What have you saved?

Range (you dont have to give exact) what you make each year?

House paid for?

Kids out of house?

Any debt?

You in decent health? Does enployer have HSA option?

Does employer have 401K?
44

I have 401k but I know it's not enough less than 100k

Pay depends on business but 80k or more

House is not paid for (went through a divorce five years ago and had to refinance to get her name off)

Two kids 16 and 12

House and truck are only debt right now. No credit card debt

I would say health wise I am on the better side of health for someone my age (workout six to seven days a week and eating properly 80% of the time) I have health insurance through work but its not the best

Employer does have 401k that's where it started from.
 
#25
#25
The Full Retirement Age is a confusing concept.

You can begin taking Social Security at age 62. Don’t begin beyond age 70 as the monthly benefits no longer increase for waiting.

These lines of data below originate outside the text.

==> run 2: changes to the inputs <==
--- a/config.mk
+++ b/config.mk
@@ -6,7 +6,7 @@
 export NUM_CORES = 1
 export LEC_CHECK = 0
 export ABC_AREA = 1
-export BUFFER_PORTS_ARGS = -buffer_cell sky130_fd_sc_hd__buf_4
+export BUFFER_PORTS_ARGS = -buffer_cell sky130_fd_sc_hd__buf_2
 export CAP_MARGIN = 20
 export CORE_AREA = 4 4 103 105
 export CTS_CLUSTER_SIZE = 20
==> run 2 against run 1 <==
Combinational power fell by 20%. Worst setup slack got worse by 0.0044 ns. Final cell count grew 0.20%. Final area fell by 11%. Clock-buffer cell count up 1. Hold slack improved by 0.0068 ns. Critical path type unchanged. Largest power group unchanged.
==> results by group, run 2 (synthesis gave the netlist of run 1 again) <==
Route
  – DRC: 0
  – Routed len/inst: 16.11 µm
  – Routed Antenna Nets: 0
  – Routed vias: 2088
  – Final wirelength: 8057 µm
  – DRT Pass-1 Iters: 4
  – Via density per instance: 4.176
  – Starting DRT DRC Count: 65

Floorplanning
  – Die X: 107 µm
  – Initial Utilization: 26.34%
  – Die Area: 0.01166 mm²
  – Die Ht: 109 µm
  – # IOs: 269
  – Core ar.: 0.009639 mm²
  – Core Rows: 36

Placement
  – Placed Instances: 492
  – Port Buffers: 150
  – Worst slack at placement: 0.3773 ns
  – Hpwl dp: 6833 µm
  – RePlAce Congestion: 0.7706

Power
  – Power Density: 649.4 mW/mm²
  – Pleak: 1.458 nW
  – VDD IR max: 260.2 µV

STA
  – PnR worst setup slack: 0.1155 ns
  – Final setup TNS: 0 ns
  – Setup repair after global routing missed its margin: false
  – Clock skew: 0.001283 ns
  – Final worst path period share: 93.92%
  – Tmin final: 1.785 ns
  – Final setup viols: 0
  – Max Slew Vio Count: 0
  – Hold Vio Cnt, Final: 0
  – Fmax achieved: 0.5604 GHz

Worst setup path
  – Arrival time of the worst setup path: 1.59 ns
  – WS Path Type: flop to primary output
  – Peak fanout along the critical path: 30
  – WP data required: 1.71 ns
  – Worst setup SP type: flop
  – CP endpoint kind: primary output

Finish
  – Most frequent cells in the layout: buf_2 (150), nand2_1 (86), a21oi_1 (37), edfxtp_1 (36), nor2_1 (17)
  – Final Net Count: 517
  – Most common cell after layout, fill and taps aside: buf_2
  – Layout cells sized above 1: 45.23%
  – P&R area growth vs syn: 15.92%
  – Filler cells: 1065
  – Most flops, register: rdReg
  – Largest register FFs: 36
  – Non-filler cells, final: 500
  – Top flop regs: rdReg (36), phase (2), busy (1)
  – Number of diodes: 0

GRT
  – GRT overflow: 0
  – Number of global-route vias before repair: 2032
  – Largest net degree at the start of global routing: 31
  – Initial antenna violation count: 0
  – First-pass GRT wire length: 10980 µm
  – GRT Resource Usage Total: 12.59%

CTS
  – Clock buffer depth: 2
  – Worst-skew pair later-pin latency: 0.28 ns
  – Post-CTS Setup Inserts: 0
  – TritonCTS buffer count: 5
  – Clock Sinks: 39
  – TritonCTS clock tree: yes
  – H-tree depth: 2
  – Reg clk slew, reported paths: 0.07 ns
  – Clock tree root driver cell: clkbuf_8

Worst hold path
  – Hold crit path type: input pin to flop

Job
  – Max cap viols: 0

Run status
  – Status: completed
### src/verilog/memPkg.sv
////////////////////////////////////////
// KS-10 memory subsystem definitions
// Bus word, address views, handshake types
////////////////////////////////////////

`default_nettype none

package memPkg;

   // One 36-bit word, bit 0 is the MSB as on the KS-10
   typedef logic [0:35] word_t;

   // Flag bits 0..13 of the address word
   typedef struct packed
   {
      logic       read;                  // Read cycle
      logic       writeTest;             // Read old word, write new one
      logic       write;                 // Write cycle
      logic       phys;                  // Physical reference
      logic       io;                    // I/O reference
      logic [0:8] spare;                 // Unused flags
   } busFlags_t;

   // Memory view: flags, 2 unused bits, 20-bit address
   typedef struct packed
   {
      busFlags_t   flags;
      logic [0:1]  unused;
      logic [0:19] addr;
   } memAddr_t;

   // I/O view: flags, device number, 18-bit I/O address
   typedef struct packed
   {
      busFlags_t   flags;
      logic [0:3]  dev;
      logic [0:17] addr;
   } ioAddr_t;

   // Same address word, decoded either way
   typedef union packed
   {
      memAddr_t mem;
      ioAddr_t  io;
   } busAddr_t;

   ////////////////////////////////////////
   // Backplane request and response

   typedef struct packed
   {
      logic     req;                     // Held until acknowledge
      busAddr_t addr;
      word_t    data;                    // Write data
   } busReq_t;

   typedef struct packed
   {
      logic  ack;                        // One-cycle pulse
      logic  nxm;                        // Nonexistent memory
      word_t data;                       // Read data
   } busRsp_t;

   ////////////////////////////////////////
   // Constants

   localparam logic [0:3]  MEM_DEV        = 4'd0;              // Controller is device 0
   localparam logic [0:17] MSR_ADDR       = 18'o100000;        // MSR I/O address
   localparam word_t       MSR_WRITE_MASK = 36'o7777_0000_7777; // Bits 0-11, 24-35
   localparam int          NXM_CYCLES     = 8;                 // Ack timeout in cycles

endpackage

`default_nettype wire

### src/verilog/memStatReg.sv
////////////////////////////////////////
// Memory Status Register, device 0
////////////////////////////////////////

`default_nettype none

module memStatReg
(
   input  wire logic          clk,
   input  wire logic          rstN,
   input  wire logic          msrWrite,   // Strobe from controller
   input  wire memPkg::word_t msrWrData,
   output memPkg::word_t      msrValue
);

   // Only masked bits are stored, the rest read zero
   always_ff @(posedge clk or negedge rstN)
   begin
      if (!rstN)
         msrValue <= '0;
      else if (msrWrite)
         msrValue <= msrWrData & memPkg::MSR_WRITE_MASK;
   end

endmodule

`default_nettype wire

### config.mk
export PLATFORM = sky130hd
export DESIGN_NAME = memStatReg
export DESIGN_NICKNAME = d
export VERILOG_FILES = /design/src/verilog/memPkg.sv /design/src/verilog/memStatReg.sv
export SDC_FILE = /design/constraint.sdc
export NUM_CORES = 1
export LEC_CHECK = 0
export BUFFER_PORTS_ARGS = -buffer_cell sky130_fd_sc_hd__buf_2
export CORE_MARGIN = 2
export CORE_UTILIZATION = 43
export CTS_CLUSTER_DIAMETER = 120
export DETAILED_ROUTE_END_ITERATION = 6
export PLACE_DENSITY = 0.88
export SLEW_MARGIN = 0
export SYNTH_ARGS = -nofsm -noshare
export SYNTH_HDL_FRONTEND = slang
export SYNTH_SLANG_ARGS = --single-unit
### constraint.sdc
create_clock -name clk -period 1.44 [get_ports clk]
set_input_delay 0.072 -clock clk [delete_from_list [all_inputs] [get_ports clk]]
set_output_delay 0.072 -clock clk [all_outputs]
set_load 0.02 [all_outputs]
==> impl_metrics.tcl, run 1 <==
set metrics [dict create \
    clk_latency_ps 300 \
    yosys.area_share.simple_pct 0 \
    drive_gt1_share_pct 56.43 \
    async_flop_share_pct 100.0 \
    yosysSeqAreaShare_pct 55.05 \
    netlist_area_sq_um 1091 \
    cts_buffers 3 \
    cts_sinks 24 \
    timing.hold.ws_ps 196.3 \
    worst_ep_required_time_ps 1370 \
    postCtsHoldBufs 25 \
    grtUsageTotal_pct 16.48 \
    clkTransAtPathRegs_ps 130 \
    cp-end-kind "output pin" \
    instances_no_fill 170 \
    muxShareOfSynthArea_pct 31.65 \
    die_h_um 54.37 \
    r2r-end "msrValue[3]" \
    hold_end "msrValue[4]" \
    cp_num_buf_inv 1 \
    r2r_start "msrValue[3]" \
    nets 180 \
    yosysTopAreaCell "dfrtp_1" \
    drv_slew 0 \
    cpMaxStageDelayCell "dfrtp_1" \
    holdCritPathClass "in2reg" \
    viasPerCell 4.400 \
    vias 748 \
    worstSetupPathType "reg2out" \
    finalSetupTns_ps 0 \
    rrSetupSlack_ps 660 \
    cts_tree "built" \
    outcome "finished clean" \
    hpwlAfterDp_um 1498 \
    synthXorXnorAreaFrac_pct 0 \
    ys.flop_type "dfrtp_1" \
    finalSetupViolations 0 \
    worst_pin_slew_ps 512.4 \
    clk_path_buf_depth 2 \
    crit_path_max_fanout 2 \
    reg2regPathDepth 1 \
    cts-resized-gates 0 \
    grt_pass1_wl_um 3353 \
    synth_top_cells_by_area "dfrtp_1, mux2_4, buf_4" \
    max_stage_delay_ps 410 \
    clockPowerShare_pct 22.3 \
    dieArea_sq_um 2956 \
    p_int_mw 1.107 \
    synth-compound-area-share_pct 0 \
    cts_setup_buffers 0 \
    period_share_pct 66.53 \
    cp-start-kind "flop" \
    largest_register "msrValue" \
    grt_pass1_vias 794 \
    ys_warn_count 0 \
    grt_max_degree 25 \
    synth_top_family_by_area "multiplexers" \
    wirelength_um 2300 \
    yosysMostFrequentCell "dfrtp_1" \
    place_inst 141 \
    ctsRootBufferMaster "clkbuf_4" \
    diodes 0 \
    synth_edf_count 0 \
    core_sq_um 2432 \
    slew-limit-headroom_pct 65.84 \
    port_buffers 50 \
    synthCells 64 \
    fin_crit_ps 958.0 \
    peakVddDrop_v 0.0006413 \
    largestRegisters "msrValue (24)" \
    ys_types 7 \
    fmax_mhz 1044 \
    htree_levels 1 \
    place.gp.congestion 0.5371 \
    hold_depth 2 \
    synth-adder-area-share_pct 0 \
    rows 18 \
    start_util_pct 44.86 \
    arrival_ps 890 \
    overflow 0 \
    antenna_found_initial 0 \
    fin_worst_skew_ps 0 \
    synth_top_area_share_pct 55.05 \
    hp-start "msrWrite" \
    p_sw_mw 0.4357 \
    synth_seq_cells 24 \
    avgSynthCellArea_sq_um 17.05 \
    cellLeakagePower_nw 0.8316 \
    rsz0062_at_grt "false" \
    ant_nets 0 \
    die_x_um 54.37 \
    drc 0 \
    cpLargestDelayFamily "flip-flops" \
    sw_frac_of_total_pct 28.24 \
    io-pin-count 75 \
    netlist_top_cells_count "dfrtp_1, mux2_4, buf_4" \
    place_area_sq_um 1299 \
    timing.final.hold_violations 0 \
    p_comb_share_pct 27.4 \
    drt-wirelength-per-cell_um 13.53 \
    seq_power_share_pct 50.3 \
    largest_reg_flops 24 \
    cellPowerDensity_nw_per_um2 973.3 \
    path_cells "buf_2" \
    area_delta_synth_final_pct 45.30 \
    maxCapViolCount 0 \
    first_iter_violations 1 \
    fin_area_sq_um 1585 \
    drt_first_pass_iters 3 \
]
==> cells by family (layout without fill, tap and decap cells) <==
kind of cell | after synthesis | count (layout)
buf+inv | 15 | 80
flops | 24 | 24
mux | 24 | 24
other cells | 1 | 12
==> metrics by stage <==
step	total power [mW]	worst slack [ps]	utilization (%)
3_5_place_dp	1.159	458.1	53.40
3_3_place_gp	1.144	488.1	53.40
6_report	1.543	482.0	65.17
4_1_cts	1.553	476.7	65.17
5_1_grt	1.624	430.9	65.17
2_1_floorplan	1.058	605.3	-
==> worst max-delay path by stage <==
stage | startpoint | endpoint | slack, ps | depth (start not counted)
final | msrValue[8] | msrValue[8] | 480 | 1
after CTS | msrValue[8] | msrValue[8] | 480 | 1
after detailed placement | msrWrite | msrValue[29] | 460 | 3
after floorplan | msrValue[10] | msrValue[10] | 610 | 1
after global placement | msrWrite | msrValue[9] | 490 | 3
after global routing | msrValue[3] | msrValue[3] | 430 | 1
==> power groups by stage <==
stage | combinational, mW | clock, mW | sequential (mW)
2_1_floorplan | 0.185 | 0 | 0.874
3_3_place_gp | 0.361 | 0 | 0.783
6_report | 0.423 | 0.344 | 0.776
3_5_place_dp | 0.370 | 0 | 0.789
4_1_cts | 0.424 | 0.353 | 0.777
5_1_grt | 0.452 | 0.386 | 0.786
==> cell usage in the layout, fill, tap and decap left out, drive strengths merged <==
cell type / synthesis / final
dlygate4sd3: 0 / 25
buf: 15 / 51
clkbuf: 0 / 4
conb: 1 / 12
mux2: 24 / 24
dfrtp: 24 / 24
==> final cells by class <==
type	instances	area (sq um)
fill	174	847.1
sequential	24	600.6
timing repair buffer	76	520.5
multi-input combinational	36	390.4
tap	30	37.54
clock buffer	4	36.28
==> routing by layer <==
metal  wire (um)  global-route usage [%]  up-vias
li1            -                       -      345
met1         855                   16.64      363
met2        1258                   32.33       38
met3         175                   2.732        2
met4          10                   7.500        0
met5           0                       0        -
No activity file was read; power rests on OpenSTA's default activity.
==> inputs of run 2 (changes only) <==
--- a/config.mk
+++ b/config.mk
@@ -7,10 +7,10 @@
 export LEC_CHECK = 0
 export BUFFER_PORTS_ARGS = -buffer_cell sky130_fd_sc_hd__buf_2
 export CORE_MARGIN = 2
-export CORE_UTILIZATION = 43
+export CORE_UTILIZATION = 40
 export CTS_CLUSTER_DIAMETER = 120
 export DETAILED_ROUTE_END_ITERATION = 6
-export PLACE_DENSITY = 0.88
+export PLACE_DENSITY = 0.83
 export SLEW_MARGIN = 0
 export SYNTH_ARGS = -nofsm -noshare
 export SYNTH_HDL_FRONTEND = slang
==> constraint.sdc (replaced) <==
create_clock -name clk -period 1 [get_ports clk]
set_input_delay 0.05 -clock clk [delete_from_list [all_inputs] [get_ports clk]]
set_output_delay 0.05 -clock clk [all_outputs]
set_load 0.02 [all_outputs]
==> run 2 against run 1 <==
  * Global-route usage is 0.45 points lower
  * Power rose by 37%
  * Hold slack improved by 62 ps
  * Die area increased by 6.9%
  * Final cell count down 0.59%
  * Register-to-register slack worse by 450 ps
  * Routed wire length is 5.7% lower
  * Clock skew did not move
  * Non-clock buffer count unchanged
  * Clock-buffer cell count shrank 1
  * Sequential power increased by 44%
  * Design area down 0.87%
  * Highest routed layer unchanged
==> impl_metrics.tcl, run 2 (same netlist as run 1, synthesis figures left out) <==
set metrics [dict create \
    port_buffers 50 \
    dp_slack_ps 147.1 \
    clk_path_buf_depth 2 \
    drive_gt1_share_pct 56.12 \
    cts_sinks 24 \
    outcome "finished clean" \
    antenna_found_initial 0 \
    fin_crit_ps 930.7 \
    cpLargestDelayFamily "flip-flops" \
    reg2regPathDepth 1 \
    fmax_mhz 1075 \
    overflow 0 \
    multi_input_area_sq_um 390.4 \
    rsz0062_at_grt "false" \
    viasPerCell 4.379 \
    core_sq_um 2522 \
    cp_num_buf_inv 1 \
    cts_tree "built" \
    ctsRootBufferMaster "clkbuf_4" \
    htree_levels 1 \
    largest_reg_flops 24 \
    layout_common_cells "buf_2, dlygate4sd3_1, dfrtp_1" \
    cp-start-kind "flop" \
    drc 0 \
    drv_slew 0 \
    cellLeakagePower_nw 0.8244 \
    startpoint "msrValue[1]" \
    max_stage_delay_ps 410 \
    grt_max_degree 25 \
    final_core_util_pct 62.30 \
    period_share_pct 93.07 \
    grtUsageTotal_pct 16.03 \
    r2r-end "msrValue[32]" \
    fillers 204 \
    dieArea_sq_um 3161 \
    cts_setup_buffers 0 \
    cts-resized-gates 0 \
    grt_pass1_wl_um 3898 \
    final_common_cell "buf_2" \
    grt_pass1_vias 814 \
    fin_worst_skew_ps 0 \
    die_x_um 56.23 \
    peakVddDrop_v 0.0008071 \
    start_util_pct 43.25 \
    cts_buffers 3 \
    fin_ws_ps 69.35 \
    io-pin-count 75 \
    place_inst 141 \
    rrSetupSlack_ps 210 \
    clk_latency_ps 300 \
    place.gp.congestion 0.6502 \
    ant_nets 0 \
    maxCapViolCount 0 \
    rows 18 \
    area_delta_synth_final_pct 44.04 \
    clkTransAtPathRegs_ps 120 \
    worstSetupPathType "reg2out" \
    timing.final.hold_violations 0 \
    crit_path_max_fanout 2 \
    wirelength_um 2170 \
    nets 180 \
    finalSetupTns_ps 0 \
    largest_register "msrValue" \
    path_cells "buf_2" \
    worst_ep_required_time_ps 950 \
    diodes 0 \
    fin_area_sq_um 1572 \
    finalSetupViolations 0 \
    cp-end-kind "output pin" \
    largestRegisters "msrValue (24)" \
    drt-wirelength-per-cell_um 12.84 \
    hpwlAfterDp_um 1284 \
    vias 740 \
    r2r_start "msrValue[32]" \
    instances_no_fill 169 \
    place_area_sq_um 1299 \
    cellPowerDensity_nw_per_um2 1349 \
    cpMaxStageDelayCell "dfrtp_1" \
    first_iter_violations 10 \
    arrival_ps 880 \
    timing.hold.ws_ps 258.7 \
    total_power_mw 2.121 \
    seqCellArea_sq_um 600.6 \
    drt_first_pass_iters 2 \
    holdCritPathClass "in2async" \
    die_h_um 56.23 \
]
-- run 2: how the worst max path moves through the flow --
stage	endpoint	slack (ps)	depth (start not counted)
after global routing	msrValue[1]	10	1
after global placement	msrValue[33]	180	3
after floorplan	msrValue[10]	170	1
final	msrValue[1]	70	1
after detailed placement	msrValue[35]	150	3
after CTS	msrValue[32]	70	1
-- run 2: what timing repair did --
item,in CTS,in global routing
endpoints found under the hold margin,48,0
hold buffers,25,0
endpoints found under the setup margin,0,0
-- run 2: per-layer routing --
metal	track usage [%]	up-vias	part of all wire, %
met4	3.061	0	0.51
met1	19.50	349	41
met2	27.39	50	49
met3	5.814	2	9.9
li1	-	339	-
met5	0	-	0
-- run 2: area by class of cell --
class	instances	share of cell area [%]
clock buffer	3	1.433
multi-input combinational	36	24.84
sequential	24	38.22
tap	30	2.389
timing repair buffer	76	33.12
-- run 2: power by group --
| group | switching [mW] | total [mW] | internal, mW |
|---|---|---|---|
| clock network | 0.257 | 0.397 | 0.141 |
| registers | 0.0510 | 1.12 | 1.07 |
| logic | 0.300 | 0.606 | 0.306 |
| total | 0.608 | 2.12 | 1.51 |
==> inputs of run 3 (changes only) <==
--- a/config.mk
+++ b/config.mk
@@ -10,7 +10,7 @@
 export CORE_UTILIZATION = 40
 export CTS_CLUSTER_DIAMETER = 120
 export DETAILED_ROUTE_END_ITERATION = 6
-export PLACE_DENSITY = 0.83
+export PLACE_DENSITY = 0.78
 export SLEW_MARGIN = 0
 export SYNTH_ARGS = -nofsm -noshare
 export SYNTH_HDL_FRONTEND = slang
==> constraint.sdc (replaced) <==
create_clock -name clk -period 1 [get_ports clk]
set_input_delay 0.05 -clock clk [delete_from_list [all_inputs] [get_ports clk]]
set_output_delay 0.05 -clock clk [all_outputs]
set_load 0.005 [all_outputs]
==> run 3 against run 2 <==
  * Non-clock buffer count increased by 1
  * Sequential cell count unchanged
  * Clock skew unchanged
  * Global-route usage decreased by 0.87 points
  * Design area increased by 3.2%
  * Power increased by 7.2%
  * Final cell count increased by 1.2%
  * Critical path type unchanged
  * Largest power group unchanged
==> impl_metrics.tcl, run 3 (same netlist as run 1, synthesis figures left out) <==
set metrics [dict create \
    drv_slew 0 \
    rrSetupSlack_ps 210 \
    cts-resized-gates 0 \
    timing.hold.ws_ps 215.0 \
    grt_use_met2_pct 27.73 \
    cp_num_buf_inv 1 \
    io-pin-count 75 \
    grtUsageTotal_pct 15.16 \
    gr-max-usage-layer "met2" \
    sw_frac_of_total_pct 21.61 \
    p_sw_mw 0.4911 \
    clk_latency_ps 300 \
    area_delta_synth_final_pct 48.62 \
    drive_gt1_share_pct 56.74 \
    timing.final.hold_violations 0 \
    wirelength_um 2228 \
    diodes 0 \
    cp-start-kind "flop" \
    total_power_mw 2.273 \
    antenna_found_initial 0 \
    arrival_ps 850 \
    place.gp.congestion 0.6519 \
    p_int_mw 1.782 \
    cellPowerDensity_nw_per_um2 1402 \
    die_h_um 56.23 \
    grt_pass1_vias 797 \
    hpwlAfterDp_um 1438 \
    clk_path_buf_depth 2 \
    reg2regPathDepth 1 \
    cp.depth 1 \
    fmax_mhz 1110 \
    largestRegisters "msrValue (24)" \
    fin_crit_ps 900.6 \
    crit_path_max_fanout 2 \
    overflow 0 \
    r2r-end "msrValue[9]" \
    drt-wirelength-per-cell_um 13.03 \
    hold_end "msrValue[1]" \
    nets 181 \
    cts_buffers 3 \
    finalSetupViolations 0 \
    largest_register "msrValue" \
    fin_worst_skew_ps 0 \
    place_area_sq_um 1319 \
    hp-start "msrWrite" \
    cp-end-kind "output pin" \
    final_common_cell "buf_2" \
    holdCritPathClass "in2reg" \
    postCtsHoldBufs 25 \
    r2r_start "msrValue[9]" \
    cts_tree "built" \
    rsz0062_at_grt "false" \
    seq_power_share_pct 49.3 \
    maxCapViolCount 0 \
    cpLargestDelayFamily "flip-flops" \
    hold_depth 3 \
    path_cells "buf_2" \
    core_sq_um 2522 \
    largest_reg_flops 24 \
    ctsRootBufferMaster "clkbuf_4" \
    max_stage_delay_ps 410 \
    slew-limit-headroom_pct 65.67 \
    worst_pin_slew_ps 514.9 \
    viasPerCell 4.292 \
    p_comb_share_pct 20.5 \
    drt_first_pass_iters 3 \
    period_share_pct 90.06 \
    worstSetupPathType "reg2out" \
    first_iter_violations 5 \
    cts_sinks 24 \
    drc 0 \
    dieArea_sq_um 3161 \
    start_util_pct 43.25 \
    cellLeakagePower_nw 0.8479 \
    vias 734 \
    met3_usage_pct 3.023 \
    clkTransAtPathRegs_ps 130 \
    htree_levels 1 \
    peakVddDrop_v 0.0008523 \
    worst_ep_required_time_ps 950 \
    cts_setup_buffers 0 \
    cpMaxStageDelayCell "dfrtp_1" \
    fin_area_sq_um 1622 \
    port_buffers 50 \
    clockPowerShare_pct 30.1 \
    grt_pass1_wl_um 3684 \
    die_x_um 56.23 \
    finalSetupTns_ps 0 \
    fillers 195 \
    outcome "finished clean" \
    layout_common_cells "buf_2, dlygate4sd3_1, dfrtp_1" \
    grt_max_degree 25 \
    ant_nets 0 \
    gr-usage-met1_pct 17.76 \
    rows 18 \
]
## run 3: cell count changes in the layout (fill, tap and decap cells not counted), sizes merged
| cell | delta |
|---|---|
| buf | +1 |
| bufinv | +1 |
## run 3: power groups by stage
stage	registers (mW)	clock network [mW]	logic (mW)
floorplan	1.14	0	0.235
global placement	1.13	0	0.382
detailed placement	1.14	0	0.392
CTS	1.12	0.707	0.468
global route	1.13	0.759	0.508
finish	1.12	0.685	0.466
## run 3: layout make-up
| type | count | area (sq um) | share of cell area, % |
|---|---|---|---|
| Clock buffer | 3 | 22.52 | 1.389 |
| Clock inverter | 1 | 30.03 | 1.852 |
| Multi-Input combinational cell | 36 | 390.4 | 24.07 |
| Sequential cell | 24 | 600.6 | 37.04 |
| Tap cell | 30 | 37.54 | 2.315 |
| Timing Repair Buffer | 77 | 540.5 | 33.33 |
## run 3: worst max path at each step
stage | from | end | slack (ps)
5_1_grt | msrValue[29] | msrValue[29] | 30
2_1_floorplan | msrValue[10] | msrValue[10] | 250
6_report | msrValue[33] | msrValue[33] | 100
3_5_place_dp | msrWrite | msrValue[0] | 170
4_1_cts | msrValue[2] | msrValue[2] | 90
3_3_place_gp | msrWrite | msrValue[1] | 200
## run 3: layer usage
| metal | vias to the layer above | routed length, um |
|---|---|---|
| met2 | 39 | 1247 |
| met4 | 0 | 21 |
| met5 | - | 0 |
| li1 | 345 | - |
| met1 | 348 | 813 |
| met3 | 2 | 146 |
## run 3: stage by stage
stage,worst slack (ps),cells,utilization [%]
finish,99.35,171,64.29
global route,34.97,171,64.29
CTS,88.12,171,64.29
detailed placement,174.9,142,52.28
floorplan,251.7,75,-
global placement,196.4,142,52.28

The biggest FRA rule affecting most people is that if you continue working after taking early SS the government will possibly take a large chunk of it. Working a few hours per week usually won’t affect the monthly SS benefit unless your hourly wage is substantial. After your FRA the work penalty no longer applies.

Social Security benefits ought to be tax free. Trump wants that to happen. The other party opposes the change in the legislation. However, tax free SS benefits would make it more difficult to balance the budget and reverse the growing National Debt level.